I wanted to warn him that Boracay wasn’t what it used to be. That the island was now too populated and polluted, even to locals used to crowded places and dirty environments. But that would be a buzzkill. I remembered that fantasies were personal; they were realities we craved when real life failed to meet our dreams.
South Korea, to me, was both distraction and escape, both wonderland and rabbit hole. While it gave me something to believe in—yes, it was possible to catch up to developed countries in just a matter of years, with some discipline—it also gave me things to ponder. What do you sacrifice to look this good? What do you give up as a nation to become better?
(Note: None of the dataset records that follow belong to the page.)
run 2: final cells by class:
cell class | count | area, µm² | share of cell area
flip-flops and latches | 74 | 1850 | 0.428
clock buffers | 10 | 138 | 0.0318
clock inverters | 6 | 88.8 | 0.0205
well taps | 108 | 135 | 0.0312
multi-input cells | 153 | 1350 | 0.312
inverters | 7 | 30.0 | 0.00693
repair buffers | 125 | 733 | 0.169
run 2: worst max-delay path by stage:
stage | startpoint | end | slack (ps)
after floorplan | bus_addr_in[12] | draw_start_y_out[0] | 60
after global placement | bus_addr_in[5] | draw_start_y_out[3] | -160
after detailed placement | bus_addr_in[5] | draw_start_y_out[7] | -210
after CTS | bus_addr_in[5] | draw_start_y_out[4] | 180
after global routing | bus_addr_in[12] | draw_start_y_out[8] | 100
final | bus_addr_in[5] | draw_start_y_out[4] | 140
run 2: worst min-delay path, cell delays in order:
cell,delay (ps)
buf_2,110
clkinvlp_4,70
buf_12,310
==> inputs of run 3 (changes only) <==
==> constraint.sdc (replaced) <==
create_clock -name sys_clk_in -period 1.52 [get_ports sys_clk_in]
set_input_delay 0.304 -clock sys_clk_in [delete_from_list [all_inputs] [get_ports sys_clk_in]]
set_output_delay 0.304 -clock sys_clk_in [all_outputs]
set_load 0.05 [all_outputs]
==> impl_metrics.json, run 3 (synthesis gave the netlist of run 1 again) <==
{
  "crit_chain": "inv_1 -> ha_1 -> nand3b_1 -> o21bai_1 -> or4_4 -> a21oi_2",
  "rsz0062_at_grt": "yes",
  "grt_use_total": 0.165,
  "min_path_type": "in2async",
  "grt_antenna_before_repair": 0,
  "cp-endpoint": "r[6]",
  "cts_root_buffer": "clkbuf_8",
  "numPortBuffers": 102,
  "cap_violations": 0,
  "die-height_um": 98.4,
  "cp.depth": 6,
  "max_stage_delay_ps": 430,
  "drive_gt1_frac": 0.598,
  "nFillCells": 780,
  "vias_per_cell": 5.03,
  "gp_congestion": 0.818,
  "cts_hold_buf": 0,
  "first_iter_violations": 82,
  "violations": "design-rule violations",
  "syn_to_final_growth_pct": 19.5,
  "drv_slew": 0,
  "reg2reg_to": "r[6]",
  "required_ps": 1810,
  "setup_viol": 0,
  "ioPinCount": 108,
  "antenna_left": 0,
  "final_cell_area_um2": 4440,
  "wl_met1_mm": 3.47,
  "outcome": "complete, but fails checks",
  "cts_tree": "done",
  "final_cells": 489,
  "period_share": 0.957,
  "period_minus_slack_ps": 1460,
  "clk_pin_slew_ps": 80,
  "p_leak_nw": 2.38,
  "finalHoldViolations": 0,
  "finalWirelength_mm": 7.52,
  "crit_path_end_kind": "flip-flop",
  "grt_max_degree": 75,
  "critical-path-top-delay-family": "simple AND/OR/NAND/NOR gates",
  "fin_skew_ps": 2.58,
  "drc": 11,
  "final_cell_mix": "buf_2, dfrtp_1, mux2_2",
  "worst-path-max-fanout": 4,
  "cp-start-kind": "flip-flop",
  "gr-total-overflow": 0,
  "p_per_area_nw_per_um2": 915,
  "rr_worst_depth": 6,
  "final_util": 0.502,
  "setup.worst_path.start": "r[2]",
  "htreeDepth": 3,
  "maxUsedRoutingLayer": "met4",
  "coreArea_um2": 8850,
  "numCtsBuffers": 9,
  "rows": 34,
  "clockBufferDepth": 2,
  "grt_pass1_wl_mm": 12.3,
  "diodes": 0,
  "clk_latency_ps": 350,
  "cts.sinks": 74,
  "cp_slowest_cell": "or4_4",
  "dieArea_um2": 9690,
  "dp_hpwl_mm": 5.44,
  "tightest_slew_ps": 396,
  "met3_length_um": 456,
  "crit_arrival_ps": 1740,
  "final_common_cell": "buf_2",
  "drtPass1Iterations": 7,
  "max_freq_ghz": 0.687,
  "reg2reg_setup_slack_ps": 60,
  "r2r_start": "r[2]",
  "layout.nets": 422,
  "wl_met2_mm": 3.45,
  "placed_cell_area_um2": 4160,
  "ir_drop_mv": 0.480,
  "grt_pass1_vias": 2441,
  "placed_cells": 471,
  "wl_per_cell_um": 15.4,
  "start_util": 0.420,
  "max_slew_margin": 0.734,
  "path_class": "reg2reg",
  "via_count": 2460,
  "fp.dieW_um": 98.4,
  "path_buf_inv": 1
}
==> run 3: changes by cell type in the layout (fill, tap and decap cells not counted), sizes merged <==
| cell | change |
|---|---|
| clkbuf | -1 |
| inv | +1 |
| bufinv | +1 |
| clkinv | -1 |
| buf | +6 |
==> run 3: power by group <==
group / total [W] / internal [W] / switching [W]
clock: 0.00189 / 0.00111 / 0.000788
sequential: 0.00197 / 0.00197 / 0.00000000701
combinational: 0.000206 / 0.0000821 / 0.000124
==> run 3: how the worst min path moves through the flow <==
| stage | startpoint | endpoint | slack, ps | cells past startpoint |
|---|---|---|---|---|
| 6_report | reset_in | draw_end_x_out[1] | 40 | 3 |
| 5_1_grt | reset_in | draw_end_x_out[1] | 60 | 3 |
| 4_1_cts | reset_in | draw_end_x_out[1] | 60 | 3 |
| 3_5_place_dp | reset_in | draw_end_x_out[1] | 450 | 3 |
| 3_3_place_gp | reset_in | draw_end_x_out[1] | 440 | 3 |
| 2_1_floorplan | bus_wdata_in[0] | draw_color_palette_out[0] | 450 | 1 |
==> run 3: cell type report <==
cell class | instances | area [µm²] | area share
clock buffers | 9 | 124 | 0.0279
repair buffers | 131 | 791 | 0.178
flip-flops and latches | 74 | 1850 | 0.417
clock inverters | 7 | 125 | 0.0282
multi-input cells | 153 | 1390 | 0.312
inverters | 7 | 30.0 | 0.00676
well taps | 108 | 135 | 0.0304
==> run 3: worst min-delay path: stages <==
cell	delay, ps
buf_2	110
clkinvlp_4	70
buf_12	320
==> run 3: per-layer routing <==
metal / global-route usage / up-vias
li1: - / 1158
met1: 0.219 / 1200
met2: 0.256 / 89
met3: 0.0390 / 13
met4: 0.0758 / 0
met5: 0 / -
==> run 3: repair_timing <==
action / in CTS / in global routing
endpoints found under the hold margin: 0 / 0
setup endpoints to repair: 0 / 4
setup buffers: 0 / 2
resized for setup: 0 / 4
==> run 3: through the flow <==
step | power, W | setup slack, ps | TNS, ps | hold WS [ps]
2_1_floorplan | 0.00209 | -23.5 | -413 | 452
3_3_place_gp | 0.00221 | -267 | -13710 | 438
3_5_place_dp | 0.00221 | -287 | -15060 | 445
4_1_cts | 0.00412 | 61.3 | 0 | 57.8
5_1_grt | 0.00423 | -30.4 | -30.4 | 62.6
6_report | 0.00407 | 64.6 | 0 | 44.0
Why can’t someone look frumpy for once and still belong to this nation of cool?
“What do you sacrifice to look this good? What do you give up as a nation to become better? Why can’t someone look frumpy for once and still belong to this nation of cool?”
I had to stop myself as soon as I asked. Fantasies shouldn’t make sense most of the time. They were felt, thought, dreamt, but not understood. I’ll wake up to reality next time, but for now, I’ll close my eyes the way I did when I pedaled through that tunnel and imagined joining G-Dragon on his throne on the set of Fantastic Baby.
This article was originally published in our March-April 2017 issue and has been edited for web. View the full issue online here. For physical copies, our delivery locations are listed here.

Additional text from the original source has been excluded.